BEGIN

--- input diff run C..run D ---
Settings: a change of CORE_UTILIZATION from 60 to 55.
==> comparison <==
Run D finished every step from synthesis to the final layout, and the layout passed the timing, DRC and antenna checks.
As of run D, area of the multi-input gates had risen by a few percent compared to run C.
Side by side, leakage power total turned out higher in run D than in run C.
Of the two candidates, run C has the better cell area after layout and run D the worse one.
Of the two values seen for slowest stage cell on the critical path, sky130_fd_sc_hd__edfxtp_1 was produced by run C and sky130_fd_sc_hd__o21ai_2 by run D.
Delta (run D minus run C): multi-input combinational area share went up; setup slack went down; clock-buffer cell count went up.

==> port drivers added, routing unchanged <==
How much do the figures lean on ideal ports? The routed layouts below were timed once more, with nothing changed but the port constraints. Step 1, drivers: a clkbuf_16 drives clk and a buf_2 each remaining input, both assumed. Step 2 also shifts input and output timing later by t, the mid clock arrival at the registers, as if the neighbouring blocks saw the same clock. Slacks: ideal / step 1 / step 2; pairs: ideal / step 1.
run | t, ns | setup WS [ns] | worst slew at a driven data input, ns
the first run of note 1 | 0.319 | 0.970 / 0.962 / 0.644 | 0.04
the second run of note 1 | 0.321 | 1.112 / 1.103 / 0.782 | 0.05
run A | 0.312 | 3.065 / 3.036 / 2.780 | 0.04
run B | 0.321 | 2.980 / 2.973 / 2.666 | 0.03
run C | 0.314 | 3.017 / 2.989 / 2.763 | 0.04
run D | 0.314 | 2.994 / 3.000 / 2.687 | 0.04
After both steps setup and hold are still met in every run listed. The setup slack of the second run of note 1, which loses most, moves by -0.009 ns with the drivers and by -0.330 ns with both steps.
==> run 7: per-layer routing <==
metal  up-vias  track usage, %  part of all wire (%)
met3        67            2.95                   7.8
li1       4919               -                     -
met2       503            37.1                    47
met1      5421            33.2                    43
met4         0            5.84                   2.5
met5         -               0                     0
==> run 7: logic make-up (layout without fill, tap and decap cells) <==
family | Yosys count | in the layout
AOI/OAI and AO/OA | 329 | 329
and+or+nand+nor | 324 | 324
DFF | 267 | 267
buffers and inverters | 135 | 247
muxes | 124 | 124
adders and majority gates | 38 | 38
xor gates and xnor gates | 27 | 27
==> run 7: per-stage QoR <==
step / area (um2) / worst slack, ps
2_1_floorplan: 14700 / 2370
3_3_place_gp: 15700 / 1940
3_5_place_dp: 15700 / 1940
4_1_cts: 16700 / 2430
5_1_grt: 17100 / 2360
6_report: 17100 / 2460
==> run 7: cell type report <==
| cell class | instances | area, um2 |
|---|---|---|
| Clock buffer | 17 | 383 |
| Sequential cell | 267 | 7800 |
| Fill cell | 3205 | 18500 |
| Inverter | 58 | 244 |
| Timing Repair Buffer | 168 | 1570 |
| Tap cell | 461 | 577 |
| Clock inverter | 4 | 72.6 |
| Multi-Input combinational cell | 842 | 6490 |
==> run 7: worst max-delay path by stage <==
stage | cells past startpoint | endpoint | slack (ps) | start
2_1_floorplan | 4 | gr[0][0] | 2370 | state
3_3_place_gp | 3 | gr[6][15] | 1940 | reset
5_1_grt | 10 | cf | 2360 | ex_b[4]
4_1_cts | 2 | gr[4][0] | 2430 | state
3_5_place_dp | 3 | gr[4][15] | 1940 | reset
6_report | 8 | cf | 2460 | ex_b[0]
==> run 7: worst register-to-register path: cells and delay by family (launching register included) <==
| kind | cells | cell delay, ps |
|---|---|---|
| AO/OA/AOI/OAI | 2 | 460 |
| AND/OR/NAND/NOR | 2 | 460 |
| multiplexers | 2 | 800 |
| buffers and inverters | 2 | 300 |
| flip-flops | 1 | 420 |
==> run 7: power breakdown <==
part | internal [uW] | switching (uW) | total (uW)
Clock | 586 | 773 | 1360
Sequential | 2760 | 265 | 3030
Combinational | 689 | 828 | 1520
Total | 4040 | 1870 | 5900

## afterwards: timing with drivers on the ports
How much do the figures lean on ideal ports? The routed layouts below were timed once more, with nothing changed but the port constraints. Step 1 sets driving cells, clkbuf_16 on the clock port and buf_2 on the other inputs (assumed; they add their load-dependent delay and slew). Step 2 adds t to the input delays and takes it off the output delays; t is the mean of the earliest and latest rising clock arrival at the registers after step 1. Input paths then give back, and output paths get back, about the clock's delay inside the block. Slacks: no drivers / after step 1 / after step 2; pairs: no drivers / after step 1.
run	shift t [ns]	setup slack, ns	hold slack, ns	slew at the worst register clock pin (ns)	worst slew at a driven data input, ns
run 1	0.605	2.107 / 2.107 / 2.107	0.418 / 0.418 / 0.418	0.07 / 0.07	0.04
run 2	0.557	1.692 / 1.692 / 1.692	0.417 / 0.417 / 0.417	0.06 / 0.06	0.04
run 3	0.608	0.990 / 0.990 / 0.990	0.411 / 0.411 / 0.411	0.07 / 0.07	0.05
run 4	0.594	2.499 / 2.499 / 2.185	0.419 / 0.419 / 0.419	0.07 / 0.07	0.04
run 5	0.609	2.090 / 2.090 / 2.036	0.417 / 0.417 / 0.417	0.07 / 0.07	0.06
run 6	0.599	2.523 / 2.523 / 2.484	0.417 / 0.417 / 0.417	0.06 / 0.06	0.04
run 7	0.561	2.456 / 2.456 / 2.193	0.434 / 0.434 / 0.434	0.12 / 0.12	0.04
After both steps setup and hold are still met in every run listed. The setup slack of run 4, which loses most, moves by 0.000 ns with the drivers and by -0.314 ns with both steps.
Context: an optimization exercise on an open-source flow, tuned for small area, a short achievable clock period and few clock cycles per item. The choices shown serve that exercise and are no tape-out recipe. Function was checked by simulation only, so behaviour that the tests miss may differ from the original. Power figures rest on the tool's default switching activity, not on a simulated workload.

==> run Y <==
==> flow/design.v <==
`timescale 1ns / 1ps
module p_datapath(clk, comp, gate_x_n, gate_y_n, data_ina, data_inb, key_ina, key_inb, cipher_out);
input clk, comp, gate_x_n, gate_y_n, data_ina, data_inb;
input [63:0] key_ina, key_inb;
output [127:0] cipher_out;
wire [63:0] Xout_a, Xout_b, Yout_a, Yout_b;
data_share2 share_a(.clk(clk), .comp(comp), .data_in(data_ina), .key_in(key_ina),
		    .X_out(Xout_a), .Y_out(Yout_a), .X_in(Xout_b));
data_share2 share_b(.clk(clk), .comp(comp), .data_in(data_inb), .key_in(key_inb),
		    .X_out(Xout_b), .Y_out(Yout_b), .X_in(Xout_a));
wire [127:0] gate = ~{{64{gate_x_n}}, {64{gate_y_n}}};
wire [127:0] res1 = {Xout_a, Yout_a} & gate;
wire [127:0] res2 = {Xout_b, Yout_b} & gate;
assign cipher_out = res1 ^ res2;
endmodule
module data_share2(clk, comp, data_in, key_in, X_out, Y_out, X_in);
input clk, comp, data_in;
input [63:0] key_in;
input [63:0] X_in;
output [63:0] X_out, Y_out;
localparam [63:0] PX = 64'haaaaaaaaaaaaaaaa;
localparam [63:0] PY = ~PX;
reg [63:0] Xs, Ys;
wire [63:0] X = Xs ^ PX;
wire [63:0] Y = Ys ^ PY;
wire [63:0] XL1 = {X[62:0], X[63]};
wire [63:0] XL2 = {X[61:0], X[63:62]};
wire [63:0] XL8 = {X[55:0], X[63:56]};
wire [63:0] XoL8 = {X_in[55:0], X_in[63:56]};
wire [63:0] own = XL1 & XL8;
wire [63:0] xprod = XL1 & XoL8;
always@(posedge clk)
begin
	if (comp) begin
		Xs <= (Y ^ XL2 ^ own ^ xprod ^ key_in) ^ PX;
		Ys <= X ^ PY;
	end
	else begin
		{Xs, Ys} <= {data_in, X, Y[63:1]} ^ {PX, PY};
	end
end
assign X_out = X;
assign Y_out = Y;
endmodule
`timescale 1ns / 1ps
module p_keysch10(clk, comp, load_key, z, data_in, key_out);
input clk, comp, load_key, z, data_in;
output [63:0] key_out;
localparam [63:0] PX = 64'haaaaaaaaaaaaaaaa;
localparam [63:0] PY = ~PX;
reg [63:0] KXs, KYs;
wire [63:0] KX = KXs ^ PX;
wire [63:0] KY = KYs ^ PY;
localparam [63:0] c = 64'hfffffffffffffffc;
always@(posedge clk)
begin
	if (comp) begin
		KXs <= (c ^ {63'd0, z} ^ KY ^ {KX[2:0],KX[63:3]} ^ {KX[3:0],KX[63:4]}) ^ PX;
		KYs <= KX ^ PY;
	end
	else begin
		{KXs, KYs} <= {load_key ? data_in : KY[0], KX, KY[63:1]} ^ {PX, PY};
	end
end
assign key_out = KY;
endmodule
`timescale 1ns / 1ps
module p_keysch11(clk, comp, load_key, data_in, key_out);
input clk, comp, load_key, data_in;
output [63:0] key_out;
localparam [63:0] PX = 64'haaaaaaaaaaaaaaaa;
localparam [63:0] PY = ~PX;
reg [63:0] KXs, KYs;
wire [63:0] KX = KXs ^ PX;
wire [63:0] KY = KYs ^ PY;
always@(posedge clk)
begin
	if (comp) begin
		KXs <= (KY ^ {KX[2:0],KX[63:3]} ^ {KX[3:0],KX[63:4]}) ^ PX;
		KYs <= KX ^ PY;
	end
	else begin
		{KXs, KYs} <= {load_key ? data_in : KY[0], KX, KY[63:1]} ^ {PX, PY};
	end
end
assign key_out = KY;
endmodule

END

WORK INSTRUCTIONS:
Which lines above run from the one containing "run 7: logic" to the one containing "5_1_grt: 17100 / 2360"? Give them again exactly, both ends included.

ANSWER TO THIS PROBLEM:
==> run 7: logic make-up (layout without fill, tap and decap cells) <==
family | Yosys count | in the layout
AOI/OAI and AO/OA | 329 | 329
and+or+nand+nor | 324 | 324
DFF | 267 | 267
buffers and inverters | 135 | 247
muxes | 124 | 124
adders and majority gates | 38 | 38
xor gates and xnor gates | 27 | 27
==> run 7: per-stage QoR <==
step / area (um2) / worst slack, ps
2_1_floorplan: 14700 / 2370
3_3_place_gp: 15700 / 1940
3_5_place_dp: 15700 / 1940
4_1_cts: 16700 / 2430
5_1_grt: 17100 / 2360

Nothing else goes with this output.